Regarding the separation of PaFT from retroperitoneal tissue, despite the close proximity of abdominal PaFT to other visceral fat tissues, PaFT is histologically clearly distinguished by small adipocytes and a rich capillary network [7]. Therefore, PaFT is morphologically and functionally a distinct entity, different from adjacent mesenterial and omental fat; however, the boundary between PaFT and visceral adipose tissue is not clear.
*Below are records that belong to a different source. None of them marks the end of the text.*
This is an optimization exercise on Yosys and OpenROAD, whose aim is small area and a short achievable clock period, not a production implementation.
RTL that was checked went through simulation tests only; none was proved equivalent to the original.
Power and IR drop assume default switching activity.

Setup of raven:
==> module pipe_reg, before the edit <==
module pipe_reg #(
    parameter int W = 32,
    parameter bit HOLD_MUX = 0
) (
    input  logic         clk_i,
    input  logic         reset_i,
    input  logic         stall_i,
    input  logic         valid_i,
    input  logic [W-1:0] data_i,
    output logic         valid_o,
    output logic [W-1:0] data_o
);
    always_ff @(posedge clk_i) begin
        if (reset_i) begin
            valid_o <= 1'b0;
        end else if (!stall_i) begin
            valid_o <= valid_i;
        end
    end
    if (HOLD_MUX) begin : g_mux
        logic [W-1:0] data_d;
        hold_mux #(.W(W)) u_hold (
            .hold_i(stall_i),
            .q_i   (data_o),
            .d_i   (data_i),
            .y_o   (data_d)
        );
        always_ff @(posedge clk_i) begin
            data_o <= data_d;
        end
    end else begin : g_en
        always_ff @(posedge clk_i) begin
            if (!stall_i) begin
                data_o <= data_i;
            end
        end
    end
endmodule
==> module hold_mux, before the edit <==
module hold_mux #(
    parameter int W = 32
) (
    input  logic         hold_i,
    input  logic [W-1:0] q_i,
    input  logic [W-1:0] d_i,
    output logic [W-1:0] y_o
);
    assign y_o = hold_i ? q_i : d_i;
endmodule
==> module decode_top, before the edit <==
module decode_top (
    input  logic                          clk_i,
    input  logic                          reset_i,
    input  logic                          if_valid_i,
    input  logic [rv_pkg::XLEN-1:0]       if_pc_i,
    input  logic [rv_pkg::INST_WIDTH-1:0] if_instr_i,
    input  logic                          stall_i,
    input  logic                          wb_we_i,
    input  logic [rv_pkg::GPR_ADDR_W-1:0] wb_addr_i,
    input  logic [rv_pkg::XLEN-1:0]       wb_data_i,
    output logic                          id_ex_valid_o,
    output logic [rv_pkg::XLEN-1:0]       id_ex_pc_o,
    output logic [rv_pkg::GPR_ADDR_W-1:0] id_ex_rd_addr_o,
    output logic [rv_pkg::GPR_ADDR_W-1:0] id_ex_rs1_addr_o,
    output logic [rv_pkg::GPR_ADDR_W-1:0] id_ex_rs2_addr_o,
    output logic [rv_pkg::XLEN-1:0]       id_ex_rs1_val_o,
    output logic [rv_pkg::XLEN-1:0]       id_ex_rs2_val_o,
    output logic [rv_pkg::XLEN-1:0]       id_ex_imm_o,
    output logic                          id_ex_rs1_re_o,
    output logic                          id_ex_rs2_re_o,
    output logic                          id_ex_rd_we_o,
    output logic                          id_ex_mem_re_o,
    output logic                          id_ex_mem_we_o,
    output logic [5:0]                    id_ex_instr_id_o
);
    localparam int IF_ID_W = rv_pkg::XLEN + 4 + 2 + 2 * 31 + 25;
    localparam int ID_EX_W = 4 * rv_pkg::XLEN + 3 * rv_pkg::GPR_ADDR_W + 11;
    logic [rv_pkg::OPCODE_W-1:0]   opc;
    rv_pkg::opc_cls_t              cls;
    rv_pkg::if_id_t                if_id_in;
    rv_pkg::if_id_t                if_id_q;
    logic                          if_id_valid;
    logic [rv_pkg::FUNCT3_W-1:0]   funct3;
    logic                          alt;
    rv_pkg::ctrl_t                 ctrl;
    logic [rv_pkg::GPR_ADDR_W-1:0] rs1_addr;
    logic [rv_pkg::GPR_ADDR_W-1:0] rs2_addr;
    logic [rv_pkg::XLEN-1:0]       rs1_val;
    logic [rv_pkg::XLEN-1:0]       rs2_val;
    rv_pkg::id_ex_t                id_ex_d;
    rv_pkg::id_ex_t                id_ex_q;
    assign opc       = if_instr_i[rv_pkg::OPCODE_W-1:0];
    assign cls.imm_i = (opc == rv_pkg::OPC_OP_IMM) || (opc == rv_pkg::OPC_LOAD);
    assign cls.imm_s = (opc == rv_pkg::OPC_STORE);
    assign cls.imm_u = (opc == rv_pkg::OPC_LUI) || (opc == rv_pkg::OPC_AUIPC);
    assign cls.x     = (opc == rv_pkg::OPC_LOAD) || (opc == rv_pkg::OPC_AUIPC)
                    || (opc == rv_pkg::OPC_OP);
    rv_pkg::ctrl_t ctrl_in;
    logic [31:1]   sel1_in;
    logic [31:1]   sel2_in;
    ctrl_unit u_ctrl_in (
        .cls_i   (cls),
        .funct3_i(if_instr_i[14:12]),
        .alt_i   (if_instr_i[30]),
        .ctrl_o  (ctrl_in)
    );
    for (genvar i = 1; i < 32; i++) begin : g_sel
        assign sel1_in[i] = ctrl_in.rs1_re && if_instr_i[19:15] == i;
        assign sel2_in[i] = ctrl_in.rs2_re && if_instr_i[24:20] == i;
    end
    assign if_id_in = {if_pc_i, cls, ctrl_in.rs1_re, ctrl_in.rs2_re, sel1_in, sel2_in, if_instr_i[31:7]};
    pipe_reg #(
        .W(IF_ID_W),
        .HOLD_MUX(1)
    ) if_id_reg (
        .clk_i  (clk_i),
        .reset_i(reset_i),
        .stall_i(stall_i),
        .valid_i(if_valid_i),
        .data_i (if_id_in),
        .valid_o(if_id_valid),
        .data_o (if_id_q)
    );
    id_stage u_id_stage (
        .if_id_i   (if_id_q),
        .funct3_o  (funct3),
        .alt_o     (alt),
        .ctrl_i    (ctrl),
        .rs1_addr_o(rs1_addr),
        .rs2_addr_o(rs2_addr),
        .rs1_val_i (rs1_val),
        .rs2_val_i (rs2_val),
        .id_ex_o   (id_ex_d)
    );
    ctrl_unit u_ctrl_unit (
        .cls_i   (if_id_q.cls),
        .funct3_i(funct3),
        .alt_i   (alt),
        .ctrl_o  (ctrl)
    );
    regfile u_regfile (
        .clk_i     (clk_i),
        .reset_i   (reset_i),
        .rs1_addr_i(rs1_addr),
        .rs2_addr_i(rs2_addr),
        .rs1_val_o (rs1_val),
        .rs2_val_o (rs2_val),
        .rs1_sel_i (if_id_q.sel1),
        .rs2_sel_i (if_id_q.sel2),
        .rs1_re_i  (if_id_q.rs1_re),
        .rs2_re_i  (if_id_q.rs2_re),
        .we_i      (wb_we_i),
        .waddr_i   (wb_addr_i),
        .wdata_i   (wb_data_i)
    );
    pipe_reg #(
        .W(ID_EX_W),
        .HOLD_MUX(1)
    ) id_ex_reg (
        .clk_i  (clk_i),
        .reset_i(reset_i),
        .stall_i(stall_i),
        .valid_i(if_id_valid),
        .data_i (id_ex_d),
        .valid_o(id_ex_valid_o),
        .data_o (id_ex_q)
    );
    assign id_ex_pc_o       = id_ex_q.pc;
    assign id_ex_rd_addr_o  = id_ex_q.rd_addr;
    assign id_ex_rs1_addr_o = id_ex_q.rs1_addr;
    assign id_ex_rs2_addr_o = id_ex_q.rs2_addr;
    assign id_ex_rs1_val_o  = id_ex_q.rs1_val;
    assign id_ex_rs2_val_o  = id_ex_q.rs2_val;
    assign id_ex_imm_o      = id_ex_q.imm;
    assign id_ex_rs1_re_o   = id_ex_q.ctrl.rs1_re;
    assign id_ex_rs2_re_o   = id_ex_q.ctrl.rs2_re;
    assign id_ex_rd_we_o    = id_ex_q.ctrl.rd_we;
    assign id_ex_mem_re_o   = id_ex_q.ctrl.mem_re;
    assign id_ex_mem_we_o   = id_ex_q.ctrl.mem_we;
    assign id_ex_instr_id_o = id_ex_q.ctrl.instr_id;
endmodule
Settings: LEC_CHECK=0, CAP_MARGIN=20, CORE_MARGIN=2, CORE_UTILIZATION=50, CTS_CLUSTER_DIAMETER=60, CTS_CLUSTER_SIZE=30, SETUP_SLACK_MARGIN=1.7, SLEW_MARGIN=20, SYNTH_HIERARCHICAL=1, SYNTH_MINIMUM_KEEP_SIZE=0; clock period 3.6 ns.
standard.sh (not shown) runs the stock make flow with config.mk's settings and CLKGATE_MAP_FILE= SYNTH_SCRIPT=/design/flow/synth_recipe.tcl, a recipe that flattens the netlist after the stock synthesis.
==> flow/flow/run.sh <==
#!/bin/bash
# Layout flow: the standard ORFS flow (standard.sh) with two extra ORFS
# variables: port buffers are buf_2 instead of the default delay buffer, and
# the resizer may swap cells across footprints. Full tool output goes to
# standard.log here, and ORFS's own logs stay under orfs/logs.
set -euo pipefail
bash standard.sh MATCH_CELL_FOOTPRINT=0 \
    "BUFFER_PORTS_ARGS=-buffer_cell sky130_fd_sc_hd__buf_2" \
    finish > standard.log 2>&1
raven finished all stages; the layout is clean.
This is an optimization exercise on Yosys and OpenROAD, whose aim is small area, not a production implementation. No functional check of the RTL was part of any run shown here. Power and IR drop assume default switching activity. No driver is modelled on the clock port, so clocking that relies on it looks cheaper here than on a real chip.

$ cat config.mk
export PLATFORM = sky130hd
export DESIGN_NAME = seu_window_controller
export DESIGN_NICKNAME = seu_window_controller
export VERILOG_FILES = /design/flow/design.v
export SDC_FILE = /design/flow/constraint.sdc
export NUM_CORES = 4
export LEC_CHECK = 0
export CAP_MARGIN = 20
export CORE_MARGIN = 2
export CORE_UTILIZATION = 40
export SLEW_MARGIN = 20
$ cat standard.sh
#!/bin/bash
# synth_recipe.tcl (not shown) runs the flow's synth.tcl, then flattens the netlist and writes it again
# the make line also repeats each setting of config.mk as NAME=value (left out here)
make -C /OpenROAD-flow-scripts/flow DESIGN_CONFIG=/design/flow/config.mk WORK_HOME=/design/flow/orfs CLKGATE_MAP_FILE= SYNTH_SCRIPT=/design/flow/synth_recipe.tcl "${@:-finish}"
For instance, Dias-Neto considered the potential confounding presence of mesenteric adipose tissue within the PaFT cylinder [22]. Existing histological evidence indicates that vascular wall inflammation (e.g. post-angioplasty) extends to at least several mm from the arterial wall [28] and pericardial fat around coronary arteries has a mean thickness of about 5 mm [17, 29]. Therefore, it seems reasonable to assume that PaFT extends to at least 5 mm from the aortic wall. The location of the retroperitoneal lining is also important, because adipose tissue on the other side of it can be included in the fat cylinder without having an effect on the aortic wall, since the two-fold membrane does not allow diffusion of secreted substances. These issues are important when defining a model for measuring PaFT, but not relevant for our primary study, whose objective is not to determine the histological limits of PaFT, but to determine whether contrast enhancement alters the CT characteristics of PaFT.
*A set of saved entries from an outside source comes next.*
What follows belongs to an exercise in optimizing a design on an open flow for small area, a short achievable clock period and few clock cycles per item; a production flow would make more cautious choices.
At most, simulation tests tie the RTL to the original design; equivalence was not proved.

P:
==> flow/design.v <==
package fspt_pkg;
	localparam int unsigned TICK_W  = 32;
	localparam int unsigned FRAME_W = 16;
	localparam int unsigned LOSS_W  = 8;
	localparam int unsigned LIMIT_W = TICK_W + LOSS_W;
	localparam logic [LOSS_W-1:0] LOSS_FRAMES_RESET = LOSS_W'(3);
	localparam logic REQ_CAPTURE = 1'b0;
	localparam logic REQ_POLL    = 1'b1;
	typedef struct packed {
		logic              req_type;
		logic [TICK_W-1:0] tick_value;
	} fspt_in_t;
	typedef struct packed {
		logic [FRAME_W-1:0] frame_count;
		logic [TICK_W-1:0]  last_capture;
		logic [TICK_W-1:0]  period_estimate;
		logic               in_sync;
		logic               sync_dropped;
	} fspt_out_t;
endpackage
module frame_sync_period_tracker (
	input  logic                                  clk,
	input  logic                                  arst_n,
	input  logic                                  cfg_we,
	input  logic [fspt_pkg::LOSS_W-1:0]           cfg_wdata,
	input  logic                                  in_valid,
	output logic                                  in_ready,
	input  fspt_pkg::fspt_in_t                    in_item,
	output logic                                  out_valid,
	input  logic                                  out_ready,
	output fspt_pkg::fspt_out_t                   out_item
);
	localparam int unsigned TW = fspt_pkg::TICK_W;
	logic                            h_valid;
	logic                            h_poll;
	logic [TW-1:0]                   h_tick;
	logic [TW-1:0]                   h_iv;       
	logic                            k_valid;
	logic                            k_poll;
	logic [TW-1:0]                   k_tick;
	logic                            out_valid_q;
	logic                            dropped_q;
	logic [fspt_pkg::LOSS_W-1:0]     loss_q;
	logic [fspt_pkg::FRAME_W-1:0]    frame_q;
	logic [TW-1:0]                   prev_q;
	logic [TW-1:0]                   period_q;
	logic                            locked_q;
	logic                            base_q;
	logic [TW:0]                     acc_q;      
	logic [2:0]                      idx_q;      
	logic                            lbit_q;     
	logic                            exact_q;
	logic                            accept;
	logic                            slot_free;
	logic                            wait_poll;
	logic                            advance;
	logic                            is_cap;
	logic                            is_poll;
	logic                            h_load;
	assign in_ready  = !k_valid;
	assign accept    = in_valid && !k_valid;
	assign slot_free = !out_valid_q || out_ready;
	assign is_cap    = h_valid && !h_poll && slot_free;
	assign is_poll   = h_valid && h_poll && slot_free && !wait_poll;
	assign advance   = is_cap || is_poll;
	assign h_load    = advance || !h_valid;
	assign out_valid = out_valid_q;
	assign out_item.frame_count     = frame_q;
	assign out_item.last_capture    = prev_q;
	assign out_item.period_estimate = period_q;
	assign out_item.in_sync         = locked_q;
	assign out_item.sync_dropped    = dropped_q;
	logic                            n_poll;
	logic [TW-1:0]                   n_tick;
	logic [TW-1:0]                   n_base;
	logic [TW-1:0]                   n_iv;
	logic                            n_co;
	assign n_poll = k_valid ? k_poll : in_item.req_type;
	assign n_tick = k_valid ? k_tick : in_item.tick_value;
	assign n_base = (h_valid && !h_poll) ? h_tick : prev_q;
	assign {n_co, n_iv} = {1'b0, n_tick} + {1'b0, ~n_base} + (TW+1)'(1);
	always_ff @(posedge clk or negedge arst_n) begin
		if (!arst_n) begin
			h_valid <= 1'b0;
			k_valid <= 1'b0;
		end else begin
			if (h_load)
				h_valid <= k_valid || accept;
			if (advance)
				k_valid <= 1'b0;
			else if (h_valid && accept)
				k_valid <= 1'b1;
		end
	end
	always_ff @(posedge clk) begin
		if (h_load) begin
			h_poll <= n_poll;
			h_tick <= n_tick;
			h_iv   <= n_iv;
		end
		if (!k_valid) begin
			k_poll <= in_item.req_type;
			k_tick <= in_item.tick_value;
		end
	end
	logic [TW-1:0]                   e_a, e_b, e_c, e_s, e_k;
	logic [TW-1:0]                   ema;
	logic                            ema_co;
	assign e_a = period_q;
	assign e_b = ~(period_q >> 2);
	assign e_c = h_iv >> 2;
	assign e_s = e_a ^ e_b ^ e_c;
	assign e_k = {((e_a & e_b) | (e_a & e_c) | (e_b & e_c)), 1'b0};
	fspt_add #(.W(TW)) u_ema (.a(e_s), .b(e_k), .cin(1'b1), .sum(ema), .cout(ema_co));
	logic [TW-1:0]                   ge_d;
	logic                            ge_co;
	logic                            ge;
	logic                            loss_zero;
	logic                            can_drop;
	logic                            drop_now;
	assign ge_d  = '0;
	fspt_geq #(.W(TW)) u_ge (.a(h_iv), .b(acc_q[TW-1:0]), .ge(ge_co));
	assign ge = !acc_q[TW] && ge_co;
	assign loss_zero = loss_q == '0;
	assign can_drop  = locked_q && (period_q != '0);
	assign drop_now  = can_drop && (loss_zero || (ge && exact_q));
	assign wait_poll = h_poll && can_drop && !loss_zero && ge && !exact_q;
	logic [TW-1:0]                   period_d;
	assign period_d = (is_cap && base_q) ? (locked_q ? ema : h_iv) : period_q;
	logic [2:0]                      top;
	logic [2:0]                      top_new;
	logic [2:0]                      top_rs;
	logic                            restart;
	logic [TW-1:0]                   pm;
	logic [TW:0]                     u_lo;
	logic                            u_co;
	logic                            ovf;
	always_comb begin
		top = 3'd0;
		for (int i = 1; i < 8; i++)
			if (loss_q[i]) top = 3'(i);
		top_new = 3'd0;
		for (int i = 1; i < 8; i++)
			if (cfg_wdata[i]) top_new = 3'(i);
	end
	assign restart = (is_cap && base_q) || cfg_we;
	assign top_rs  = cfg_we ? top_new : top;
	assign pm      = period_q & {TW{lbit_q}};
	fspt_add #(.W(TW+1)) u_horner (.a({acc_q[TW-1:0], 1'b0}), .b({1'b0, pm}), .cin(1'b0), .sum(u_lo), .cout(u_co));
	assign ovf     = acc_q[TW] || u_co || u_lo[TW];
	logic [2:0]                      idx_d;
	logic [fspt_pkg::LOSS_W-1:0]     loss_d;
	assign loss_d = cfg_we ? cfg_wdata : loss_q;
	assign idx_d  = restart ? (top_rs - 3'd1) : (!exact_q ? (idx_q - 3'd1) : idx_q);
	always_ff @(posedge clk or negedge arst_n) begin
		if (!arst_n) begin
			idx_q   <= 3'd0;
			lbit_q  <= 1'b0;
			exact_q <= 1'b0;
		end else begin
			idx_q  <= idx_d;
			lbit_q <= loss_d[idx_d];
			if (restart)
				exact_q <= top_rs == 3'd0;
			else if (!exact_q)
				exact_q <= idx_q == 3'd0;
		end
	end
	always_ff @(posedge clk) begin
		if (restart) begin
			acc_q <= {1'b0, period_d};
		end else if (!exact_q) begin
			acc_q <= {ovf, u_lo[TW-1:0]};
		end
	end
	always_ff @(posedge clk or negedge arst_n) begin
		if (!arst_n) begin
			out_valid_q <= 1'b0;
		end else if (advance) begin
			out_valid_q <= 1'b1;
		end else if (out_ready) begin
			out_valid_q <= 1'b0;
		end
	end
	always_ff @(posedge clk) begin
		if (advance) begin
			dropped_q <= h_poll && drop_now;
		end
	end
	always_ff @(posedge clk or negedge arst_n) begin
		if (!arst_n) begin
			loss_q   <= fspt_pkg::LOSS_FRAMES_RESET;
			frame_q  <= '0;
			prev_q   <= '0;
			period_q <= '0;
			locked_q <= 1'b0;
			base_q   <= 1'b0;
		end else begin
			if (cfg_we) begin
				loss_q <= cfg_wdata;
			end
			period_q <= period_d;
			if (is_cap) begin
				frame_q  <= frame_q + fspt_pkg::FRAME_W'(1);
				prev_q   <= h_tick;
				locked_q <= locked_q || base_q;
				base_q   <= 1'b1;
			end else if (is_poll && drop_now) begin
				locked_q <= 1'b0;
				base_q   <= 1'b0;
			end
		end
	end
endmodule
module fspt_add #(
	parameter int unsigned W = 32
) (
	input  logic [W-1:0] a,
	input  logic [W-1:0] b,
	input  logic         cin,
	output logic [W-1:0] sum,
	output logic         cout
);
	logic [W-1:0] p0, g0, g, p;
	assign p0 = a ^ b;
	assign g0 = a & b;
	always_comb begin
		g = g0;
		p = p0;
		g[0] = g0[0] | (p0[0] & cin);
		for (int l = 0; (1 << l) < W; l++) begin
			for (int j = 0; j < W; j++) begin
				if (((j >> l) & 1) != 0) begin
					g[j] = g[j] | (p[j] & g[((j >> l) << l) - 1]);
					p[j] = p[j] & p[((j >> l) << l) - 1];
				end
			end
		end
	end
	assign sum  = p0 ^ {g[W-2:0], cin};
	assign cout = g[W-1];
endmodule
module fspt_geq #(
	parameter int unsigned W = 32
) (
	input  logic [W-1:0] a,
	input  logic [W-1:0] b,
	output logic         ge
);
	logic [W-1:0] g, t;
	always_comb begin
		g = a & ~b;
		t = a | ~b;
		for (int l = 0; (1 << l) < W; l++) begin
			for (int j = W - 1; j >= 0; j--) begin
				if (((j + 1) % (2 << l)) == 0) begin
					g[j] = g[j] | (t[j] & g[j - (1 << l)]);
					t[j] = t[j] & t[j - (1 << l)];
				end
			end
		end
	end
	assign ge = g[W-1] | t[W-1];
endmodule
==> flow/config.mk <==
export PLATFORM = sky130hd
export DESIGN_NAME = frame_sync_period_tracker
export DESIGN_NICKNAME = frame_sync_period_tracker
export VERILOG_FILES = /design/flow/design.v
export SDC_FILE = /design/flow/constraint.sdc
export NUM_CORES = 4
export LEC_CHECK = 0
export ABC_AREA = 1
export CAP_MARGIN = 20
export CORE_MARGIN = 2
export CORE_UTILIZATION = 60
export CTS_CLUSTER_DIAMETER = 150
export CTS_CLUSTER_SIZE = 15
export SETUP_SLACK_MARGIN = 4.5
export SLEW_MARGIN = 20
==> flow/constraint.sdc <==
create_clock -name core_clock -period 8.0 [get_ports {clk}]
set_input_delay 1.6000 -clock core_clock [delete_from_list [all_inputs] [get_ports {clk}]]
set_output_delay 1.6000 -clock core_clock [all_outputs]
set_load 0.01 [all_outputs]
standard.sh (not shown) runs the stock make flow with config.mk's settings and CLKGATE_MAP_FILE= SYNTH_SCRIPT=/design/flow/synth_recipe.tcl, a recipe that flattens the netlist after the stock synthesis.
==> flow/flow/run.sh <==
#!/bin/bash
# The standard layout (standard.sh: ORFS synthesis through finish), with
# one change: the buffers that ORFS puts on every input and output port are
# made from the plain sky130_fd_sc_hd__buf_1 cell instead of the delay-buffer
# cell buffer_ports picks by default. Timing repair may still resize them.
# ORFS's own per-step logs are kept under orfs/logs; the make output goes to
# standard.log in this folder.
set -euo pipefail
export BUFFER_PORTS_ARGS="-buffer_cell sky130_fd_sc_hd__buf_1"
bash standard.sh > standard.log 2>&1
P reached the end of the flow, and the finished layout is clean on the timing, design-rule and antenna checks.
Testbench counts of P, summed over its fixed seeds: cycles 24,139, items 24,000.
Study limitations were the low number of AAAs included, although our statistical analysis showed that our results were not affected by aortic size. The correction factors obtained in this retrospective, single center study should also be tested in a multi-center setting utilizing different scanners with different imaging parameters, as for instance we did not examine the effect of different contrast medium amounts and injection rates on PaFT values. The number of patients especially of the validation cohort was relatively low, yet equal to studies applying the same methodology [20]. Unlike most existing studies, we focused on the abdominal aorta, because of its clinical significance and the specific methodological challenges it poses for PaFT quantification. Excluded data sets were caused mostly by issues with the already reconstructed data sets (with no longer available raw data) and should be perceived as a limitation of the retrospective study and not the method itself. Other non-methodological issues beyond the scope of our study, like the position of the peritoneal lining, the width of the examined periaortic area or the effect of BMI and total abdominal fat tissue on the PaFT also need to be addressed further. Whereas our results were limited to the arterial phase, they are indicative of a constant effect of contrast medium on PaFT Volume and no effect on PaFT Mean HU value, which could also be the case for other non-arterial enhanced CT-phases as well.

Conclusions

We demonstrated that PaFT Volume and mean HU value can be measured reliably and comparably in both unenhanced and enhanced scans, irrespective of intraluminal contrast densities, lateral or longitudinal contrast dispersion, extent of aortic wall calcification, aortic size or imaging parameters (slice thickness or CT-tube voltage). The aortic disc in the native phase does not need to be excluded from the measurement because of voxels with negative HU values. Volume measurements need to be standardized, e.g. per unit of aortic volume. The presence of other periaortic tissue can affect the total PaFT Volume but will not affect the mean PaFT HU value, since the latter is only determined by HU values within the area containing fat tissue and not the whole of the periaortic area. For PaFT quantification in axial images, the issue of non-circular ROIs has to be addressed and may necessitate different primary processing of raw data (unavailable in our study), excluding non-circular images or measuring PaFT only in certain locations (infrarenal neck or maximum diameter) of AAAs. The results of this methodological study will help establish the methodology to further elucidate the clinical importance and role of PaFT on vascular diseases (like AAAs) in additional studies.